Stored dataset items
#####
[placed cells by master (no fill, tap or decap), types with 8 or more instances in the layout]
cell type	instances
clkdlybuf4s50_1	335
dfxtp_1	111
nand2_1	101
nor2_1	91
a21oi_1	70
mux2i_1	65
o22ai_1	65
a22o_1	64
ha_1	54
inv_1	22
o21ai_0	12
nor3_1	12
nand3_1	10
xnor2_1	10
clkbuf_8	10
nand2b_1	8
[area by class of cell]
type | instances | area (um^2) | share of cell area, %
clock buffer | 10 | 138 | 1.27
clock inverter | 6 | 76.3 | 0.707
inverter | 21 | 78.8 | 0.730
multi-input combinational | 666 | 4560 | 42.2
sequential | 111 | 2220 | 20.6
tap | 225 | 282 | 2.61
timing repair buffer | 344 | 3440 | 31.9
#####
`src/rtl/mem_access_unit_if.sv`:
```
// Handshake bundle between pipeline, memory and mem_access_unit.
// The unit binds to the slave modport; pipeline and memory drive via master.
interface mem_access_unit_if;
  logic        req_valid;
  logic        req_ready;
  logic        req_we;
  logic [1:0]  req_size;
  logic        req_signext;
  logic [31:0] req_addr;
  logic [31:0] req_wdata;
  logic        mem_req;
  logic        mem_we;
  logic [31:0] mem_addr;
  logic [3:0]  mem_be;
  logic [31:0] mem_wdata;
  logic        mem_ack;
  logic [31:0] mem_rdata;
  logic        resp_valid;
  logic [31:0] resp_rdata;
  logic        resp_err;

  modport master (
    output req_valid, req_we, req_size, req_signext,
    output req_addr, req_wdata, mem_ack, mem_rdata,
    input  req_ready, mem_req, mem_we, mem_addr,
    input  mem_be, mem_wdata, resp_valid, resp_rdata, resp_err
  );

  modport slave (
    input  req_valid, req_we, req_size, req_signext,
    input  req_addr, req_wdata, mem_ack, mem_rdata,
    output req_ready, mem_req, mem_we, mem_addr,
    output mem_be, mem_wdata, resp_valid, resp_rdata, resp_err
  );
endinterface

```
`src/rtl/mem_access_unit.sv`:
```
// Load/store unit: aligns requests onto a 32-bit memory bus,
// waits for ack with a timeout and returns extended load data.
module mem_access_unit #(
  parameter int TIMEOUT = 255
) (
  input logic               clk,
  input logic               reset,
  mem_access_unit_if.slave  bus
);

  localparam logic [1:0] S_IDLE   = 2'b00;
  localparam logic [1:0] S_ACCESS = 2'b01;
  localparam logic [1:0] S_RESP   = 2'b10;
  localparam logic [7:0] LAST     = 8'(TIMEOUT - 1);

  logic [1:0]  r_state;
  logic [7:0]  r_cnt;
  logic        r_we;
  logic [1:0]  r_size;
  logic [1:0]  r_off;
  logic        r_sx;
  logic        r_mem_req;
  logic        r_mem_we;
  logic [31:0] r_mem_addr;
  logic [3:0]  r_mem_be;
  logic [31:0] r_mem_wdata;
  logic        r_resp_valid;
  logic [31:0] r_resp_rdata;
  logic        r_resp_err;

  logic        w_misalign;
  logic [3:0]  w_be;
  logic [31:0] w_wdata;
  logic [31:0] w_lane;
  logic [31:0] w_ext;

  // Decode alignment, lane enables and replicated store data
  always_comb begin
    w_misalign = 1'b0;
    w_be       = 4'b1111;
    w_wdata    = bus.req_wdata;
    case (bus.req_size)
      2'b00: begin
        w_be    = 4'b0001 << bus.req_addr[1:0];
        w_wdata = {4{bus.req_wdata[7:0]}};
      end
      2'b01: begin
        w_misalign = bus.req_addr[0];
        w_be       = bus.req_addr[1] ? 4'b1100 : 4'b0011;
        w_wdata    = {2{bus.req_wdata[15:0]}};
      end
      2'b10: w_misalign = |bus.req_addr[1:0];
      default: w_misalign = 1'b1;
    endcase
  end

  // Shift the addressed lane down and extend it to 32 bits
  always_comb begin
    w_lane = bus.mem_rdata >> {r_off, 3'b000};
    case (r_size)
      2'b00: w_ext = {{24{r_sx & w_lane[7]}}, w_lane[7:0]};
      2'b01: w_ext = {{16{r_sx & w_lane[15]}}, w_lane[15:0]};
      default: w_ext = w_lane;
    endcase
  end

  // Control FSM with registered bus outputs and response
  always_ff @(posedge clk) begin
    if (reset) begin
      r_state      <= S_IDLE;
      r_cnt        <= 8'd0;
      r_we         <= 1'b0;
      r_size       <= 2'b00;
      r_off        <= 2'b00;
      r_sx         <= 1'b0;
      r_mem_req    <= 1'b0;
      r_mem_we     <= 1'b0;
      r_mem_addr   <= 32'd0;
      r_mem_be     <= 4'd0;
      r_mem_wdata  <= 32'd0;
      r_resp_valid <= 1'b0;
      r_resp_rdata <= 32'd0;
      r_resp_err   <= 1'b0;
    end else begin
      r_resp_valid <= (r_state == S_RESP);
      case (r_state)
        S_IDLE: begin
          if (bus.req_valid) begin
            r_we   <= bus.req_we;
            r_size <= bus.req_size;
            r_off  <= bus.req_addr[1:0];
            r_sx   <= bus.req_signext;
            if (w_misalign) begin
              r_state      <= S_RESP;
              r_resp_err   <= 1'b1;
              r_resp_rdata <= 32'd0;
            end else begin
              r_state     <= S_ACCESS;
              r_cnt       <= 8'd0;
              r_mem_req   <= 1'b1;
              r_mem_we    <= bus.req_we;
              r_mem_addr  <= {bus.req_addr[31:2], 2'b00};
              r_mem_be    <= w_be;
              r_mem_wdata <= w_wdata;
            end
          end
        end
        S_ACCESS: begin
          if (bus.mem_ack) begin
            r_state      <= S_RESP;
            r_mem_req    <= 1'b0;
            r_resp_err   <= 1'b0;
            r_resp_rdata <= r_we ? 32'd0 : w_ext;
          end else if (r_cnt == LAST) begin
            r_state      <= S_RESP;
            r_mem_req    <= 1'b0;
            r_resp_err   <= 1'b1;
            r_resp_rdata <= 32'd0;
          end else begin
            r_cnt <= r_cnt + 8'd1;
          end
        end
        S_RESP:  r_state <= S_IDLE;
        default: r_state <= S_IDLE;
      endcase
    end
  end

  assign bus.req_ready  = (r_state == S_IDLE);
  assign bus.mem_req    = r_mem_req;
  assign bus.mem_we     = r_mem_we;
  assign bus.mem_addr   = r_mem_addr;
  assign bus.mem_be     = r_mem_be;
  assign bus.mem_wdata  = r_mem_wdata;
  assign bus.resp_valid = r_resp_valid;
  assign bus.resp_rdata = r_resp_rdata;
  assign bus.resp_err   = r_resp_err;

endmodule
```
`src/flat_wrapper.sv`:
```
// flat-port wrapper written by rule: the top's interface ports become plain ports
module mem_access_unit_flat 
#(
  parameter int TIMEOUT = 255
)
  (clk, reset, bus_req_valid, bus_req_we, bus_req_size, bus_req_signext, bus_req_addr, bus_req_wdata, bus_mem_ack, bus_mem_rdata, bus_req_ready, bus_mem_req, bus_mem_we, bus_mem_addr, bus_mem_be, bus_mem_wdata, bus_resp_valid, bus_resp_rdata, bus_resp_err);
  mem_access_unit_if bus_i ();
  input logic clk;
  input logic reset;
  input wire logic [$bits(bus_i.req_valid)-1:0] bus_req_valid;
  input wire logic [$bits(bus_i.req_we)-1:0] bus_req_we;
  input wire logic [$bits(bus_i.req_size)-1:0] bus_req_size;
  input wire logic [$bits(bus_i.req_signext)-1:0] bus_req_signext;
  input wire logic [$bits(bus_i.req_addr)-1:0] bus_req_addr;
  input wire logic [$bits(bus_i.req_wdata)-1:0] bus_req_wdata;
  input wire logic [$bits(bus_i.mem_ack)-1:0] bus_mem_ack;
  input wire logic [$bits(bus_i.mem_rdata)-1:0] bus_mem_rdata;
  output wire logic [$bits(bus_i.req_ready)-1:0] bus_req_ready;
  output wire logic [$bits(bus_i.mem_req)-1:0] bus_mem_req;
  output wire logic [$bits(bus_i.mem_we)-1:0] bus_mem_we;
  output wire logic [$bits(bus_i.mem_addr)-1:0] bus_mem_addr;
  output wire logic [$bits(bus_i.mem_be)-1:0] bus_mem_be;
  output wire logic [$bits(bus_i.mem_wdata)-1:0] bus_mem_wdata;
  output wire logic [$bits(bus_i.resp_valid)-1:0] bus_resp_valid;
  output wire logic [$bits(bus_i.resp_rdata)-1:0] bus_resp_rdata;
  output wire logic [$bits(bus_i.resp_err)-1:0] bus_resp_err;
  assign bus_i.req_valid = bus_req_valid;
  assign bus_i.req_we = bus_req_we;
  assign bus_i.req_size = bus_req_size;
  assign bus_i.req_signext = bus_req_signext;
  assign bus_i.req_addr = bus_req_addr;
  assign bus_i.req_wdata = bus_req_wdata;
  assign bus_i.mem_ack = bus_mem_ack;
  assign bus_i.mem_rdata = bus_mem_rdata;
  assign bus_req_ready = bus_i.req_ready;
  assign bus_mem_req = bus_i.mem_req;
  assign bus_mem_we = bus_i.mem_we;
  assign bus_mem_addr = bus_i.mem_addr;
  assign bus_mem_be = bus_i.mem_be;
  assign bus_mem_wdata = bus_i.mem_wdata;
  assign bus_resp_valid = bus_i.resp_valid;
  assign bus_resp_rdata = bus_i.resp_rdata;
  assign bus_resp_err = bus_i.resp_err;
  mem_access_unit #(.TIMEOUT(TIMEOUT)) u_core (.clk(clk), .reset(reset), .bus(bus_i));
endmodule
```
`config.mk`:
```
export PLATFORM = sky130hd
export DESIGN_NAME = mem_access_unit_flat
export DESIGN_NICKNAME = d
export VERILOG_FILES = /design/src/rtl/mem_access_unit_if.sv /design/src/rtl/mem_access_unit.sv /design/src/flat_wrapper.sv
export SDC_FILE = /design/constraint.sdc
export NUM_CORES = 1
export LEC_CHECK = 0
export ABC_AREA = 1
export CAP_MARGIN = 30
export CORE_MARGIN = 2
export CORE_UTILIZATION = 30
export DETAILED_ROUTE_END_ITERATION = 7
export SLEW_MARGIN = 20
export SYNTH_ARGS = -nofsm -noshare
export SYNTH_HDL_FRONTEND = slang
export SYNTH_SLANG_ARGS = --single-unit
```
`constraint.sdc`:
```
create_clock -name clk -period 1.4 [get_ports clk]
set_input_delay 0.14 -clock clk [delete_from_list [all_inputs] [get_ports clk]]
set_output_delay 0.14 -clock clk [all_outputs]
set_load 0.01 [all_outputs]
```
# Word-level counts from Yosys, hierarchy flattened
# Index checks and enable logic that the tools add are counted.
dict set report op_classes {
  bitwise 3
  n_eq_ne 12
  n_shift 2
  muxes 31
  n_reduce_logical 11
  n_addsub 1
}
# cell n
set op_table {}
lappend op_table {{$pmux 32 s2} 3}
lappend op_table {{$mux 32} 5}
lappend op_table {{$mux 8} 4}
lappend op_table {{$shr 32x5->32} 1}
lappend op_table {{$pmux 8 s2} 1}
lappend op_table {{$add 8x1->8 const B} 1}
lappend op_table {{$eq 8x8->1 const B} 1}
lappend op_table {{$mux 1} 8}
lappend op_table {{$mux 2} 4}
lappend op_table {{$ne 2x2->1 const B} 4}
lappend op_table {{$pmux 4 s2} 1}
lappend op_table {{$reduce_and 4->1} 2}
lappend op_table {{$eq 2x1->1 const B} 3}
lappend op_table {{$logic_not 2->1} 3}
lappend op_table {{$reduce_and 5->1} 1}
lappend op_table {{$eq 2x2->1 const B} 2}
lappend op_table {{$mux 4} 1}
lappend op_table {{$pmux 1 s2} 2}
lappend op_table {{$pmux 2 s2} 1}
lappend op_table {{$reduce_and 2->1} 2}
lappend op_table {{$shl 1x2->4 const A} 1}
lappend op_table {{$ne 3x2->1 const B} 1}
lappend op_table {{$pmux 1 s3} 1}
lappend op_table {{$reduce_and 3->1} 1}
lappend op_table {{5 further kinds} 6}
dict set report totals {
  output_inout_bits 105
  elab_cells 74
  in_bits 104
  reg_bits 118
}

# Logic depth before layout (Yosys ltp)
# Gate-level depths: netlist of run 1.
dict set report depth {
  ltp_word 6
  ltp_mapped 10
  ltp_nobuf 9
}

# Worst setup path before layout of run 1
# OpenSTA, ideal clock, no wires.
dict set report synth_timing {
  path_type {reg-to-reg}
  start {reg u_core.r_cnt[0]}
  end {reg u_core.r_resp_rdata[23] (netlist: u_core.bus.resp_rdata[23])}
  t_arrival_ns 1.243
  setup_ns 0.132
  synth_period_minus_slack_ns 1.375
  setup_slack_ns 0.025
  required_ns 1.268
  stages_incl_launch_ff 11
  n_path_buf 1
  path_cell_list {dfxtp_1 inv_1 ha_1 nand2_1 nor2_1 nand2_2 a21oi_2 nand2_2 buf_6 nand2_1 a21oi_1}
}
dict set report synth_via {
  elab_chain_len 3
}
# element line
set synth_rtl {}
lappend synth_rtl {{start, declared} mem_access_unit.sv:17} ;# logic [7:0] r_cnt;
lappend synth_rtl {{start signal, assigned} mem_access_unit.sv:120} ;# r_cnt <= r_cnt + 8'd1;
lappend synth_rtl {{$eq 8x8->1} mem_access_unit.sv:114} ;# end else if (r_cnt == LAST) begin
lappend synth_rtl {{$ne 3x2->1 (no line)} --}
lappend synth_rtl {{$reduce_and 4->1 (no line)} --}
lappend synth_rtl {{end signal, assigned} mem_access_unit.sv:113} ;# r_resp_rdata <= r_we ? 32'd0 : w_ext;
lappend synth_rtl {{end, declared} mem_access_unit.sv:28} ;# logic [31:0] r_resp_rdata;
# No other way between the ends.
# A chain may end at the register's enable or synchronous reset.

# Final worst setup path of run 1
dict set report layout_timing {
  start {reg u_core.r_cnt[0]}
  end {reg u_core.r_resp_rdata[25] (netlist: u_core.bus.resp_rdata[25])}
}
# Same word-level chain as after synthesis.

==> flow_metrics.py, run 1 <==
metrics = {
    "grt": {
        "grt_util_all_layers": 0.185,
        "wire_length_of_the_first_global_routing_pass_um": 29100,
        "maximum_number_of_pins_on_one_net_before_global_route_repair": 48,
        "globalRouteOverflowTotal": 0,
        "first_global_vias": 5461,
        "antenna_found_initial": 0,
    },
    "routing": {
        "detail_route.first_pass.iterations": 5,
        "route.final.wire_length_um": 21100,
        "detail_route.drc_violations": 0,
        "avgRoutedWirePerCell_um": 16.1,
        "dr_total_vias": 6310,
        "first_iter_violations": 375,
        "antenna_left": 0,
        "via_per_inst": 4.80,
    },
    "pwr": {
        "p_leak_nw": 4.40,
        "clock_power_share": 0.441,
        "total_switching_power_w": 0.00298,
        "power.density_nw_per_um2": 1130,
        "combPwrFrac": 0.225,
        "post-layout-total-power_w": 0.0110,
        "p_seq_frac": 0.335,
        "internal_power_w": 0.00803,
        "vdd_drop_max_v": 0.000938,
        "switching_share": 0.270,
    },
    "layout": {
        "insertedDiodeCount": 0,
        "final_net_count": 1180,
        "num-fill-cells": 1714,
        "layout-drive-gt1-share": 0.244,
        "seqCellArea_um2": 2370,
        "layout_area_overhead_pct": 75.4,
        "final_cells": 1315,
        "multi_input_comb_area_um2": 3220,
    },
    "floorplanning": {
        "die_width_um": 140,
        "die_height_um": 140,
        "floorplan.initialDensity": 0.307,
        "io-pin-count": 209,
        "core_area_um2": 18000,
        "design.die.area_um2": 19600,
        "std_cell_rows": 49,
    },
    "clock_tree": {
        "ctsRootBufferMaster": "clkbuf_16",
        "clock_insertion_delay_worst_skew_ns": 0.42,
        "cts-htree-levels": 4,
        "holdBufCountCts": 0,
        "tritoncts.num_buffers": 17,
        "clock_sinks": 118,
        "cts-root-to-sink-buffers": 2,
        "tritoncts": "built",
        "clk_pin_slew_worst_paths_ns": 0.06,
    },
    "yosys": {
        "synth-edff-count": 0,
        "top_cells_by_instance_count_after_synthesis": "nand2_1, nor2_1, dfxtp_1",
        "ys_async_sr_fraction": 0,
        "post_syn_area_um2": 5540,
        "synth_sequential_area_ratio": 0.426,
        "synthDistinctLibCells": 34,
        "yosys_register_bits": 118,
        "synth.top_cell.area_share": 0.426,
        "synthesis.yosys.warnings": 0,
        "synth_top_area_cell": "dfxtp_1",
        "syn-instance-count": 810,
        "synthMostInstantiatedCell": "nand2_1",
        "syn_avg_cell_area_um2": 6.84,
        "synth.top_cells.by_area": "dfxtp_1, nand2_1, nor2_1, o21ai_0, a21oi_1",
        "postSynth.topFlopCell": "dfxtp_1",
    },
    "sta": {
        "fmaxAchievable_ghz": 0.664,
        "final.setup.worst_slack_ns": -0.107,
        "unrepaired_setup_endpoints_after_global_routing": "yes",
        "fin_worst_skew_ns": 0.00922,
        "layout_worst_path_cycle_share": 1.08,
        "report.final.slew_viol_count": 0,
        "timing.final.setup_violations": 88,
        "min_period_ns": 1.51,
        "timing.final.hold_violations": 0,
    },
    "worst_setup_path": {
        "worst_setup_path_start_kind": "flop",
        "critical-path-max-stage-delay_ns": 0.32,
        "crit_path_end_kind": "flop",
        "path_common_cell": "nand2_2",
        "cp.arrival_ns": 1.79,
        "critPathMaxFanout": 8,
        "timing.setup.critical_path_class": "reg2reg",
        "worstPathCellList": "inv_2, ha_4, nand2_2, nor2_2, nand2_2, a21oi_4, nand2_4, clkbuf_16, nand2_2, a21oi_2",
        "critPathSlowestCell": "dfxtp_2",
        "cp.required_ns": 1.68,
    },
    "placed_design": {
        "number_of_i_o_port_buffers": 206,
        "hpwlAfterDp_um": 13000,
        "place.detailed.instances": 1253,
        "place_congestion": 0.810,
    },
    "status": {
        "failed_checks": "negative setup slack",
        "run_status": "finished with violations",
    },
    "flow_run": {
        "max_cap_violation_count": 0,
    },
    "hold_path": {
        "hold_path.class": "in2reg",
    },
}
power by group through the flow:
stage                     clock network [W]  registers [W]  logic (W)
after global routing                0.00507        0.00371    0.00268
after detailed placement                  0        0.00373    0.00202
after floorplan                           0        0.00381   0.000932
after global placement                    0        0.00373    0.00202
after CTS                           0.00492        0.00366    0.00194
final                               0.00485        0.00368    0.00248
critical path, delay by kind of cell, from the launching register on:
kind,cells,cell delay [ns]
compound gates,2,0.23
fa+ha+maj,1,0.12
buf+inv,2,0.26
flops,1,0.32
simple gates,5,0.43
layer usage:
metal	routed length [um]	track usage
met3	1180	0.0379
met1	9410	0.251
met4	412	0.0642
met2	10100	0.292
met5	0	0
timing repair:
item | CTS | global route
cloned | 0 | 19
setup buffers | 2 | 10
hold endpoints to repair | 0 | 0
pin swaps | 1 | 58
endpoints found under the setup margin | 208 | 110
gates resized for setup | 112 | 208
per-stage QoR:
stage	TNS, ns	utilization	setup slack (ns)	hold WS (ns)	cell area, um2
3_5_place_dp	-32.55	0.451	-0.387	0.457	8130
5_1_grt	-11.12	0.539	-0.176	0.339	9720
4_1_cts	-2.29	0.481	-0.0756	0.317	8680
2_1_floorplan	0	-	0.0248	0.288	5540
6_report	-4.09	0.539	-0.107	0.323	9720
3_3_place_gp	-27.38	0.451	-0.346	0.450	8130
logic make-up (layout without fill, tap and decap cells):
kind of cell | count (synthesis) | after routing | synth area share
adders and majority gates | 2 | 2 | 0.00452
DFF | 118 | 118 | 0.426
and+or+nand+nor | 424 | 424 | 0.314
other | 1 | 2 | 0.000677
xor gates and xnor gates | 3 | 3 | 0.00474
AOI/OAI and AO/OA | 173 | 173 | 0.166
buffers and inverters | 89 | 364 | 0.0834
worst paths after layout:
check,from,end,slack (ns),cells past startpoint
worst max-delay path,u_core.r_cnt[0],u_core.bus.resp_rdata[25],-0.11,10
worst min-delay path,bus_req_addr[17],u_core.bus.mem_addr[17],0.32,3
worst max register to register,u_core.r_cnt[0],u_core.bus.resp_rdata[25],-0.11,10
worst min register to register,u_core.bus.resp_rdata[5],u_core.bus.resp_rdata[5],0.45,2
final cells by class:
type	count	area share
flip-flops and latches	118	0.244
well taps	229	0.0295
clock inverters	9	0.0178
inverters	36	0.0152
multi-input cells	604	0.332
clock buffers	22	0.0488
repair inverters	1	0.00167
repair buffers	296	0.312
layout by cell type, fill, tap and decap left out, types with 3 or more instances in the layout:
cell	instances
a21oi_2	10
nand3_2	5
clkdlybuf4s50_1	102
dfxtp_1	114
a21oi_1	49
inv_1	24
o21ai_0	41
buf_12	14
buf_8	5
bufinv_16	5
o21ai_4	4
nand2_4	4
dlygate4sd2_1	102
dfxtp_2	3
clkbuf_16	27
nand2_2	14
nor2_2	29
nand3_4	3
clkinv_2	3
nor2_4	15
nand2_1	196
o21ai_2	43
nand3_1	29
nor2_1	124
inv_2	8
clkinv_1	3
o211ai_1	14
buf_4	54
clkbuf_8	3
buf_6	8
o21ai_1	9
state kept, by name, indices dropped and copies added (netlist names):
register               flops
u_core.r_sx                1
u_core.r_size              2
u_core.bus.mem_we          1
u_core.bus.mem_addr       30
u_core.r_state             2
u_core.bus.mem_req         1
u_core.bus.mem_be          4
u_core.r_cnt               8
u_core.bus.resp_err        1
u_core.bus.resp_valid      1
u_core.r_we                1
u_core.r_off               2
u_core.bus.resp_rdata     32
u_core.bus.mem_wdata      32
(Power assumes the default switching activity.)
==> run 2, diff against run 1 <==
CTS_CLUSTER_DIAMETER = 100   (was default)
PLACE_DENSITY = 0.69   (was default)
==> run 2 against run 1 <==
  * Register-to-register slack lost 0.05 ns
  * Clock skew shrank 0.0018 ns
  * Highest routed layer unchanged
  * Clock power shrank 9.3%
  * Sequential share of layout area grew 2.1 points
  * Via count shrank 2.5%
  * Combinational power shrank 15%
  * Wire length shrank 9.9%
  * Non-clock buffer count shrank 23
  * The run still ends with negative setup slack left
#####
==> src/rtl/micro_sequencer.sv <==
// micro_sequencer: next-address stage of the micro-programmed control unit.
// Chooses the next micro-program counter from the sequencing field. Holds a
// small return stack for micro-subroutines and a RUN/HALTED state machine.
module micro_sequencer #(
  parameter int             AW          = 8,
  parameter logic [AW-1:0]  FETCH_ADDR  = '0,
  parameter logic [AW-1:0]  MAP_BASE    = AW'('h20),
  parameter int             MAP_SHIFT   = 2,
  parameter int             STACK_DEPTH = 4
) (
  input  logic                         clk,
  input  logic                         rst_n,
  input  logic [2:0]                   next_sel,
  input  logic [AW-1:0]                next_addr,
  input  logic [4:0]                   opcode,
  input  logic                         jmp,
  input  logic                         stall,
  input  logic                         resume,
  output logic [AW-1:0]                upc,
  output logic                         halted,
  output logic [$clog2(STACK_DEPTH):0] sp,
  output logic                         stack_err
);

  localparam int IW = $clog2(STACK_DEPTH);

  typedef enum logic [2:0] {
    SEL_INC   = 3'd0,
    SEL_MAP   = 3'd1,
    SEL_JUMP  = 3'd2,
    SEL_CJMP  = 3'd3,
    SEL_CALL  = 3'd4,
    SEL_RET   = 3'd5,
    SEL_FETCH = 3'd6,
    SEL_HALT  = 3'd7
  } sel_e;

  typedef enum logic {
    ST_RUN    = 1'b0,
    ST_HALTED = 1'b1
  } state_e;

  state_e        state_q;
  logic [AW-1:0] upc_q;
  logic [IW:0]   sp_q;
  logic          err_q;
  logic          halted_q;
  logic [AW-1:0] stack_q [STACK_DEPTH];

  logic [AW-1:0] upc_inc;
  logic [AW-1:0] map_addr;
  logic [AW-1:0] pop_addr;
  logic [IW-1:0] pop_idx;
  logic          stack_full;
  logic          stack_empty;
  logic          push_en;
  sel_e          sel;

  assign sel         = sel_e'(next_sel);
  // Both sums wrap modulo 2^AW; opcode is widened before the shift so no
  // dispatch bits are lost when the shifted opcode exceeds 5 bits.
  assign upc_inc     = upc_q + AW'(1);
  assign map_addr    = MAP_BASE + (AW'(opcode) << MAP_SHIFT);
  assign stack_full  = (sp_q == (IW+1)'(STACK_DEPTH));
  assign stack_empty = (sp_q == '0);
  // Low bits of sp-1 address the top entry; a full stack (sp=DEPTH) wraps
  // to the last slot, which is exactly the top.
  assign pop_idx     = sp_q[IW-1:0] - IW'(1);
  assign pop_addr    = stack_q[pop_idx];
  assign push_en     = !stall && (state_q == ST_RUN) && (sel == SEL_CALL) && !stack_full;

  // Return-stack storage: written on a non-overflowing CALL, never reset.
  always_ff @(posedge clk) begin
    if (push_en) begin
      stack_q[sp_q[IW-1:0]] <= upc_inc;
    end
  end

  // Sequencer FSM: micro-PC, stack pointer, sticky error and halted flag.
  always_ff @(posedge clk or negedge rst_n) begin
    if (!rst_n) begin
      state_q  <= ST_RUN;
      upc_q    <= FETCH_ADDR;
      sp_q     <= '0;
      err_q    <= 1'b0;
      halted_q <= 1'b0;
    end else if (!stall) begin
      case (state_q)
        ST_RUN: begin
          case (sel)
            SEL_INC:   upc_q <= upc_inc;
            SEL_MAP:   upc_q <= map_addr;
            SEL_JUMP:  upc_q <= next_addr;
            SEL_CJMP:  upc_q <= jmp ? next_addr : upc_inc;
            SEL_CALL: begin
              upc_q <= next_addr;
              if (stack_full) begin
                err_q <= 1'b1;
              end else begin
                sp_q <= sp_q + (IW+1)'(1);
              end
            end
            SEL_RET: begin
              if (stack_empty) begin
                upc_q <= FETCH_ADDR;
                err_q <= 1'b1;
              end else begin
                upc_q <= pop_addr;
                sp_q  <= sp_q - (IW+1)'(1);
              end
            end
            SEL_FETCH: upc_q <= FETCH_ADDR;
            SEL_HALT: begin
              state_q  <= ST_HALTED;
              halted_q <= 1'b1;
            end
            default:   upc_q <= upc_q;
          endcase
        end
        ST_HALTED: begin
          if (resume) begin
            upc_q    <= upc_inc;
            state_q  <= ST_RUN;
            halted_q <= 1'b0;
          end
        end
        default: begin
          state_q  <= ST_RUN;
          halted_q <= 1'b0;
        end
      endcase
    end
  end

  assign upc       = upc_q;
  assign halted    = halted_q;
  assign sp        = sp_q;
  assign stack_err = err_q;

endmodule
#####
- _What the task requires_: Starting at the line above that contains "clock inverter | 6 | 76.3 | 0.707", repeat each line exactly up to and including the line that contains "timing repair buffer | 344 | 3440 | 31.9", and stop there.

- _Written reply_:
clock inverter | 6 | 76.3 | 0.707
inverter | 21 | 78.8 | 0.730
multi-input combinational | 666 | 4560 | 42.2
sequential | 111 | 2220 | 20.6
tap | 225 | 282 | 2.61
timing repair buffer | 344 | 3440 | 31.9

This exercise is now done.